* **Brief**
Would you retype the listing below exactly as given?
────────────────
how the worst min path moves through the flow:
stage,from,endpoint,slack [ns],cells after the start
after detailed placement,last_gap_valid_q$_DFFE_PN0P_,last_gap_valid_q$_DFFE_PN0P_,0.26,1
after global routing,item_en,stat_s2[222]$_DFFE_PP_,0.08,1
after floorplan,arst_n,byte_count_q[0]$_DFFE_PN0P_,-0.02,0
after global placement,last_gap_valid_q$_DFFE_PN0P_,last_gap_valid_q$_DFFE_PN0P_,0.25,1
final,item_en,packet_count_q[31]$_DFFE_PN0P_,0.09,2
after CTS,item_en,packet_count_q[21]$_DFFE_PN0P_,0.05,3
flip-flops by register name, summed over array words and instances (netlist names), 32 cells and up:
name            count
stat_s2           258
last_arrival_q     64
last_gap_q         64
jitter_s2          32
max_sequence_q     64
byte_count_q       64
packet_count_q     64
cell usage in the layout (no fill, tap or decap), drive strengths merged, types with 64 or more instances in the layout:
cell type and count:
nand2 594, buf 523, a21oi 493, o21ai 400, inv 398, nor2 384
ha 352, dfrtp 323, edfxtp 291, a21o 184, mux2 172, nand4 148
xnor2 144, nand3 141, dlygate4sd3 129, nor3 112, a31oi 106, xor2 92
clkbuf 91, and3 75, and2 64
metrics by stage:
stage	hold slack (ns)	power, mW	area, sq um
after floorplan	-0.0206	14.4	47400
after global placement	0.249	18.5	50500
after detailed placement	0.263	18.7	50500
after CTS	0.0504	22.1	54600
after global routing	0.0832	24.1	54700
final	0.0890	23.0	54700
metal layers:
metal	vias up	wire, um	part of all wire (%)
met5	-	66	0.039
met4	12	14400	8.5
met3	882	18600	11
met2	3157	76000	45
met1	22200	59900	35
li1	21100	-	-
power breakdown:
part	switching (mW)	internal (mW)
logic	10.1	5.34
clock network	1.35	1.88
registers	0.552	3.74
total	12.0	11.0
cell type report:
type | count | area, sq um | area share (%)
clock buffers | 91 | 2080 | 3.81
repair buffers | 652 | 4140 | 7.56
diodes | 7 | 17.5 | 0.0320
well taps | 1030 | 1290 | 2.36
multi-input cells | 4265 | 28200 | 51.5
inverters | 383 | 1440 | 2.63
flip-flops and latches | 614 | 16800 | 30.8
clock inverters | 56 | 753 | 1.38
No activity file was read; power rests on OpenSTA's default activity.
────────────────
* **Response for this exercise**
how the worst min path moves through the flow:
stage,from,endpoint,slack [ns],cells after the start
after detailed placement,last_gap_valid_q$_DFFE_PN0P_,last_gap_valid_q$_DFFE_PN0P_,0.26,1
after global routing,item_en,stat_s2[222]$_DFFE_PP_,0.08,1
after floorplan,arst_n,byte_count_q[0]$_DFFE_PN0P_,-0.02,0
after global placement,last_gap_valid_q$_DFFE_PN0P_,last_gap_valid_q$_DFFE_PN0P_,0.25,1
final,item_en,packet_count_q[31]$_DFFE_PN0P_,0.09,2
after CTS,item_en,packet_count_q[21]$_DFFE_PN0P_,0.05,3
flip-flops by register name, summed over array words and instances (netlist names), 32 cells and up:
name            count
stat_s2           258
last_arrival_q     64
last_gap_q         64
jitter_s2          32
max_sequence_q     64
byte_count_q       64
packet_count_q     64
cell usage in the layout (no fill, tap or decap), drive strengths merged, types with 64 or more instances in the layout:
cell type and count:
nand2 594, buf 523, a21oi 493, o21ai 400, inv 398, nor2 384
ha 352, dfrtp 323, edfxtp 291, a21o 184, mux2 172, nand4 148
xnor2 144, nand3 141, dlygate4sd3 129, nor3 112, a31oi 106, xor2 92
clkbuf 91, and3 75, and2 64
metrics by stage:
stage	hold slack (ns)	power, mW	area, sq um
after floorplan	-0.0206	14.4	47400
after global placement	0.249	18.5	50500
after detailed placement	0.263	18.7	50500
after CTS	0.0504	22.1	54600
after global routing	0.0832	24.1	54700
final	0.0890	23.0	54700
metal layers:
metal	vias up	wire, um	part of all wire (%)
met5	-	66	0.039
met4	12	14400	8.5
met3	882	18600	11
met2	3157	76000	45
met1	22200	59900	35
li1	21100	-	-
power breakdown:
part	switching (mW)	internal (mW)
logic	10.1	5.34
clock network	1.35	1.88
registers	0.552	3.74
total	12.0	11.0
cell type report:
type | count | area, sq um | area share (%)
clock buffers | 91 | 2080 | 3.81
repair buffers | 652 | 4140 | 7.56
diodes | 7 | 17.5 | 0.0320
well taps | 1030 | 1290 | 2.36
multi-input cells | 4265 | 28200 | 51.5
inverters | 383 | 1440 | 2.63
flip-flops and latches | 614 | 16800 | 30.8
clock inverters | 56 | 753 | 1.38
No activity file was read; power rests on OpenSTA's default activity.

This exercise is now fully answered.